* [PROBLEM TO WORK ON]:
Scan the records below for the line containing "fmax_mhz: 310" and the line containing "ir_drop_uv: 438". Copy both, plus every line between, exactly.

* [ENTRIES PROVIDED]:
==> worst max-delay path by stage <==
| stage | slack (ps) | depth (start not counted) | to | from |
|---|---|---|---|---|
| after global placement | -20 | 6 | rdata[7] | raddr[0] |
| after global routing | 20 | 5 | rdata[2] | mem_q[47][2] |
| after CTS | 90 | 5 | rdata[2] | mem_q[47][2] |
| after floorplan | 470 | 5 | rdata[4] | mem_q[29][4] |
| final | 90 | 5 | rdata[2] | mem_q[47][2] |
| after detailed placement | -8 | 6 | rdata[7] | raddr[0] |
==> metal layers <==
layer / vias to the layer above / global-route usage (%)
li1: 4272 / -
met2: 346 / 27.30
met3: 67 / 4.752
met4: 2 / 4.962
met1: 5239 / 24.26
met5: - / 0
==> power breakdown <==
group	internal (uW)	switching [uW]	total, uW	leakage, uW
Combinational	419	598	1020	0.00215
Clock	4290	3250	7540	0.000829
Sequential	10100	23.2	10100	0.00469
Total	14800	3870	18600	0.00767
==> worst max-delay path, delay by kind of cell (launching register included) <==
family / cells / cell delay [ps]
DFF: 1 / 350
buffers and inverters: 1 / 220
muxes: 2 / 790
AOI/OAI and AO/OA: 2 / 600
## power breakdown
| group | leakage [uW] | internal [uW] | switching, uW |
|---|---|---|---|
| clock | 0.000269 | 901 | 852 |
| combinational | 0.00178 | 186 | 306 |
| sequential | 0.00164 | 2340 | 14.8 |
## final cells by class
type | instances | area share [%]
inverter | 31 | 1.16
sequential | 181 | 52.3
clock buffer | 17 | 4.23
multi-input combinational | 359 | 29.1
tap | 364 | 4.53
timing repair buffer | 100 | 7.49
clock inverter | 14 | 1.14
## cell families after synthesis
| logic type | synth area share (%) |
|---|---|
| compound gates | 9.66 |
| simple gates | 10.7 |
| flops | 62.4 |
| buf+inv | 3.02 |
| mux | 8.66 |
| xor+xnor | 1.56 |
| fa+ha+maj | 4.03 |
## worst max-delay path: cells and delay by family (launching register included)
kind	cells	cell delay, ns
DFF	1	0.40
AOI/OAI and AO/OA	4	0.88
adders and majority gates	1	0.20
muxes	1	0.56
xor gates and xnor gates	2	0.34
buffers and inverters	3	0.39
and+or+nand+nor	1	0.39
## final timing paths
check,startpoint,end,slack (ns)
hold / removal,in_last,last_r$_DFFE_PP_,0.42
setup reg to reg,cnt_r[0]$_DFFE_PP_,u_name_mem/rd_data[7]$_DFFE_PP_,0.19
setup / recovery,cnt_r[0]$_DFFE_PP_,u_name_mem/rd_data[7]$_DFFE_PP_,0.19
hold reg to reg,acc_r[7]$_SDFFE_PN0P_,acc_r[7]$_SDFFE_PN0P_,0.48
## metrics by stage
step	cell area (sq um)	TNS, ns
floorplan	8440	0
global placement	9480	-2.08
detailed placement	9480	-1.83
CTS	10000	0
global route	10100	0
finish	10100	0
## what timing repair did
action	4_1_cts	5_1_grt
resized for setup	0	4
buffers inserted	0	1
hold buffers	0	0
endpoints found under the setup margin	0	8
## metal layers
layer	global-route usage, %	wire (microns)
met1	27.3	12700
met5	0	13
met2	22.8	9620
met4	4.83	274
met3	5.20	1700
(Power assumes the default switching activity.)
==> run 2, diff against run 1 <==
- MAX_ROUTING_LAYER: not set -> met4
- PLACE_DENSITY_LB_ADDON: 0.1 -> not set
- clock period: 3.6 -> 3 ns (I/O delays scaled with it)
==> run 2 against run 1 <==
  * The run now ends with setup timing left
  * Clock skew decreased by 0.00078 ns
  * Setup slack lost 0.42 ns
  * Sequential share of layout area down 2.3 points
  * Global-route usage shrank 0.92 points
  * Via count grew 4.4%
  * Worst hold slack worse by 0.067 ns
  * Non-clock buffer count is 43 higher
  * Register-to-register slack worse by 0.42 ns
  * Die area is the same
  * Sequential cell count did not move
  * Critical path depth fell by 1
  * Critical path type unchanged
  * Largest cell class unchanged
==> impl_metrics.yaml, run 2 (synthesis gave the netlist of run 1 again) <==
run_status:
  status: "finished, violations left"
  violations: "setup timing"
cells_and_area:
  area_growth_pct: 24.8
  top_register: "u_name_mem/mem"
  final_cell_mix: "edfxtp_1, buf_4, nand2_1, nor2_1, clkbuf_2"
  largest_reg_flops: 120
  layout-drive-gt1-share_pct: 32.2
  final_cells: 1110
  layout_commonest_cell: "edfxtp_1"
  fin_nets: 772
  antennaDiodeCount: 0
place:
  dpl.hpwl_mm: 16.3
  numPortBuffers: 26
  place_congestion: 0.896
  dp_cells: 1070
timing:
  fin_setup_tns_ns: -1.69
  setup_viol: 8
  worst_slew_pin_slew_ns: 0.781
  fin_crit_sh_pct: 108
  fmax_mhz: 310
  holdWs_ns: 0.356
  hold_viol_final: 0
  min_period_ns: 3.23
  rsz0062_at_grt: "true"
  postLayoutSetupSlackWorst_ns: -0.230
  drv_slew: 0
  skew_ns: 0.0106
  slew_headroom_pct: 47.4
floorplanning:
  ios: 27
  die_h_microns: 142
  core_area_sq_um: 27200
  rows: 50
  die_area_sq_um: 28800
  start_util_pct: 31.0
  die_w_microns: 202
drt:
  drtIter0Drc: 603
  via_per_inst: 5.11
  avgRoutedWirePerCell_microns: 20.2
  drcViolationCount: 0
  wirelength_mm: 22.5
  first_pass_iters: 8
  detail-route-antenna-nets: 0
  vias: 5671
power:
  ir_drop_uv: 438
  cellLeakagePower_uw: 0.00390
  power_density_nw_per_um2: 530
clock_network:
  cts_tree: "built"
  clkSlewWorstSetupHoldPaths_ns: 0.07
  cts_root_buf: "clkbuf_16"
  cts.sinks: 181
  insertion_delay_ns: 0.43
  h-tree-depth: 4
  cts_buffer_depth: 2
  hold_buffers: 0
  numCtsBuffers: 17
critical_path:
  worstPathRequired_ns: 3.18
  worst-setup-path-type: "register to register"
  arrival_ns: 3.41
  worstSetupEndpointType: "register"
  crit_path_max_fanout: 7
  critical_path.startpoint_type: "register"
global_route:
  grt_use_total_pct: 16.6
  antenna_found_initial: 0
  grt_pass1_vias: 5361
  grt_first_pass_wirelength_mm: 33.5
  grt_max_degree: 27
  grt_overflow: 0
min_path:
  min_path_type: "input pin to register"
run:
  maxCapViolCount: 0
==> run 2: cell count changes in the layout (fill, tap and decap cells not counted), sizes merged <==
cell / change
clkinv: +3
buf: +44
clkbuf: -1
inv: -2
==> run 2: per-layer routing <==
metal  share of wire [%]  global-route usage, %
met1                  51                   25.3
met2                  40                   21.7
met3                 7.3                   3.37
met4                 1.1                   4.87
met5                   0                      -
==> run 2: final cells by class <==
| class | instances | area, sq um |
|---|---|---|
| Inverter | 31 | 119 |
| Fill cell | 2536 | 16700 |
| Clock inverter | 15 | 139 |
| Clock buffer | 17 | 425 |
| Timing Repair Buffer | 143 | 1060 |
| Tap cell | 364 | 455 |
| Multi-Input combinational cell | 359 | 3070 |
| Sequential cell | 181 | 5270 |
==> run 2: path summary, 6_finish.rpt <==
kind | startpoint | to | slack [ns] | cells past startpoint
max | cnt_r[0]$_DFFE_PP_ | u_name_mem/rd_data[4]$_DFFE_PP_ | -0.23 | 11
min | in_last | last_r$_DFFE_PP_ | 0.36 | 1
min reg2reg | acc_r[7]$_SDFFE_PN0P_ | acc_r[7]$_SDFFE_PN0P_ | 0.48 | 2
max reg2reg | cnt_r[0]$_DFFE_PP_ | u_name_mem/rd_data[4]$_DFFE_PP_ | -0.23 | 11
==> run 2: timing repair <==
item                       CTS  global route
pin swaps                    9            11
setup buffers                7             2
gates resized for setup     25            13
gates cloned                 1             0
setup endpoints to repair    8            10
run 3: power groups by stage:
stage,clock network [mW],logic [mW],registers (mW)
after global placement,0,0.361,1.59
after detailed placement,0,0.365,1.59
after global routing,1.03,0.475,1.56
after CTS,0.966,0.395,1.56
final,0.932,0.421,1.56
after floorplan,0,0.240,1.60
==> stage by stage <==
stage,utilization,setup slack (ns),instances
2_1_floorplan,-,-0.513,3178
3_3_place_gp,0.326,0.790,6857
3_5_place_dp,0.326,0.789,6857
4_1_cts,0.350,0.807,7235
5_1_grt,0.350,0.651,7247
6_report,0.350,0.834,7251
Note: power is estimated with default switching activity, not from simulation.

* [RESULT]:
  fmax_mhz: 310
  holdWs_ns: 0.356
  hold_viol_final: 0
  min_period_ns: 3.23
  rsz0062_at_grt: "true"
  postLayoutSetupSlackWorst_ns: -0.230
  drv_slew: 0
  skew_ns: 0.0106
  slew_headroom_pct: 47.4
floorplanning:
  ios: 27
  die_h_microns: 142
  core_area_sq_um: 27200
  rows: 50
  die_area_sq_um: 28800
  start_util_pct: 31.0
  die_w_microns: 202
drt:
  drtIter0Drc: 603
  via_per_inst: 5.11
  avgRoutedWirePerCell_microns: 20.2
  drcViolationCount: 0
  wirelength_mm: 22.5
  first_pass_iters: 8
  detail-route-antenna-nets: 0
  vias: 5671
power:
  ir_drop_uv: 438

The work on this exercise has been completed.